■ Available records ■
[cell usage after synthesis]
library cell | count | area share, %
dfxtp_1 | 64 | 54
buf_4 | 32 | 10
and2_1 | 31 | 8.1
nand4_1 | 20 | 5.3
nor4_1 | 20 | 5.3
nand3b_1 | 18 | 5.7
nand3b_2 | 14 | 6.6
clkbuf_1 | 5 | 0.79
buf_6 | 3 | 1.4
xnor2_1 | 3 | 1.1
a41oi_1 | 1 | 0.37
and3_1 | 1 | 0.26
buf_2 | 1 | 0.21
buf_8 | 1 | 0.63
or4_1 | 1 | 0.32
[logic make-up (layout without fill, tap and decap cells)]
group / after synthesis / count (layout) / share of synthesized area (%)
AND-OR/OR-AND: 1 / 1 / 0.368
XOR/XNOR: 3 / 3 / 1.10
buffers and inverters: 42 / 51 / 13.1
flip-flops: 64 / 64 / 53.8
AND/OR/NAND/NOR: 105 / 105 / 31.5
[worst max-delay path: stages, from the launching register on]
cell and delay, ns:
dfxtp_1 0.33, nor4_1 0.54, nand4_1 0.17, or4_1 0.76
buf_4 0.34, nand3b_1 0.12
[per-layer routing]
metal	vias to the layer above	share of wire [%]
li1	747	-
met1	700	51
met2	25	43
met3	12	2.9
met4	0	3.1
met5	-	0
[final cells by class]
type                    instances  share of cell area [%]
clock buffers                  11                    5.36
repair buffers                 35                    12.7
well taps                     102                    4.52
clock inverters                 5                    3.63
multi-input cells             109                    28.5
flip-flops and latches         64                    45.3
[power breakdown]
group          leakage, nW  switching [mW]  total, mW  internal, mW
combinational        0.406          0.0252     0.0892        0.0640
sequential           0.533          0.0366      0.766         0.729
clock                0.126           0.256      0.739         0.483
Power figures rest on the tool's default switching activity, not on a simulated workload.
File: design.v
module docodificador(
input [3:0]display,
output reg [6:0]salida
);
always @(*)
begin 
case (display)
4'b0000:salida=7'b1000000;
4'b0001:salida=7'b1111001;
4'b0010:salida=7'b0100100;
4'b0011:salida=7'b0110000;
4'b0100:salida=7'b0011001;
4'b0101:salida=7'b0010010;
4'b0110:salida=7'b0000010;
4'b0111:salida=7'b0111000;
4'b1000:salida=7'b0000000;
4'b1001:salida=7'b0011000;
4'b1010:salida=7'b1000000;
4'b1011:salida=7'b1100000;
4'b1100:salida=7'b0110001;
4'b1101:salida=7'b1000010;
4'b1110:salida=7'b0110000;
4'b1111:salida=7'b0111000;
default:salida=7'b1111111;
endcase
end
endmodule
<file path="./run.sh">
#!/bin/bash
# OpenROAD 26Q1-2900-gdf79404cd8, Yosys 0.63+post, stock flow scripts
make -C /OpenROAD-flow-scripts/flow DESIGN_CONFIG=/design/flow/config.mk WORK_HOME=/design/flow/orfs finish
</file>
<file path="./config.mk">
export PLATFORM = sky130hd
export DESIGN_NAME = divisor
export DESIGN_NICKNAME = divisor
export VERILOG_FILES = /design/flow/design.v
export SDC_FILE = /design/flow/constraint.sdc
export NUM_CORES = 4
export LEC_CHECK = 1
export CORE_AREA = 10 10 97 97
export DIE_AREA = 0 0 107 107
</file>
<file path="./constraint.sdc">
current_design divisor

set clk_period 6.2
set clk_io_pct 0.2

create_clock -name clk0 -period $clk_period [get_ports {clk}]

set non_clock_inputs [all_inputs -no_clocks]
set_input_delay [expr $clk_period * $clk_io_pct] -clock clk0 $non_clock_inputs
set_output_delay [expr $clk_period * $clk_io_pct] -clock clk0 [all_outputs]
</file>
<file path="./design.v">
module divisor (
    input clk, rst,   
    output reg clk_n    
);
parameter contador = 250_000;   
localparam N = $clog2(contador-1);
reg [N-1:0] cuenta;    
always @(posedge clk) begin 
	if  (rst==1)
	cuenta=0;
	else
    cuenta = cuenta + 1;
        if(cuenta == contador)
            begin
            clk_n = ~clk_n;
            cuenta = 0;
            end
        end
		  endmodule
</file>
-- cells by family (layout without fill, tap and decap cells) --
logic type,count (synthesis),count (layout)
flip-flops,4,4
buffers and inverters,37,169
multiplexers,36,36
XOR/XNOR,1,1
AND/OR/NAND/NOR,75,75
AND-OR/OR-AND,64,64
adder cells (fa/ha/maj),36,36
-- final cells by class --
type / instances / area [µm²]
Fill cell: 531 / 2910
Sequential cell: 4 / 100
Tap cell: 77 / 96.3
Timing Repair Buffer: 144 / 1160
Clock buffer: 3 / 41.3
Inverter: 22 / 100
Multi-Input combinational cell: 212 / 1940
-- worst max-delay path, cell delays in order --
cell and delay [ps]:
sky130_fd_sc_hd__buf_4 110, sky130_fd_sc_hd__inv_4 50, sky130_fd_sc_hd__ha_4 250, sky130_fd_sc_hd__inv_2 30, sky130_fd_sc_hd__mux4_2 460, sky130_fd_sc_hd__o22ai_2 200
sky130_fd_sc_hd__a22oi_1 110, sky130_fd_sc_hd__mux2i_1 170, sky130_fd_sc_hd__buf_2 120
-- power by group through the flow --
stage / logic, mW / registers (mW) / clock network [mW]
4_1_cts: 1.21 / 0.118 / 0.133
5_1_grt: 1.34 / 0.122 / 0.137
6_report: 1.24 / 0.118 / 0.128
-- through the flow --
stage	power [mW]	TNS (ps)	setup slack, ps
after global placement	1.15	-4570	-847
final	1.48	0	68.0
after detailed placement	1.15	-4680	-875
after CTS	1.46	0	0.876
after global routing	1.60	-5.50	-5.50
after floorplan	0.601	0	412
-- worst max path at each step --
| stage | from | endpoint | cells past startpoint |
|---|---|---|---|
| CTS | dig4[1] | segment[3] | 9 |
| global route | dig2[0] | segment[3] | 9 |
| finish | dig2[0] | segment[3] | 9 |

■ Aim of the task ■
Using the records above, restate word for word the lines from the one with "-- worst max-delay" through the one with "sky130_fd_sc_hd__buf_4 110, sky130_fd_sc_hd__inv_4", both included.

■ Reply ■
-- worst max-delay path, cell delays in order --
cell and delay [ps]:
sky130_fd_sc_hd__buf_4 110, sky130_fd_sc_hd__inv_4 50, sky130_fd_sc_hd__ha_4 250, sky130_fd_sc_hd__inv_2 30, sky130_fd_sc_hd__mux4_2 460, sky130_fd_sc_hd__o22ai_2 200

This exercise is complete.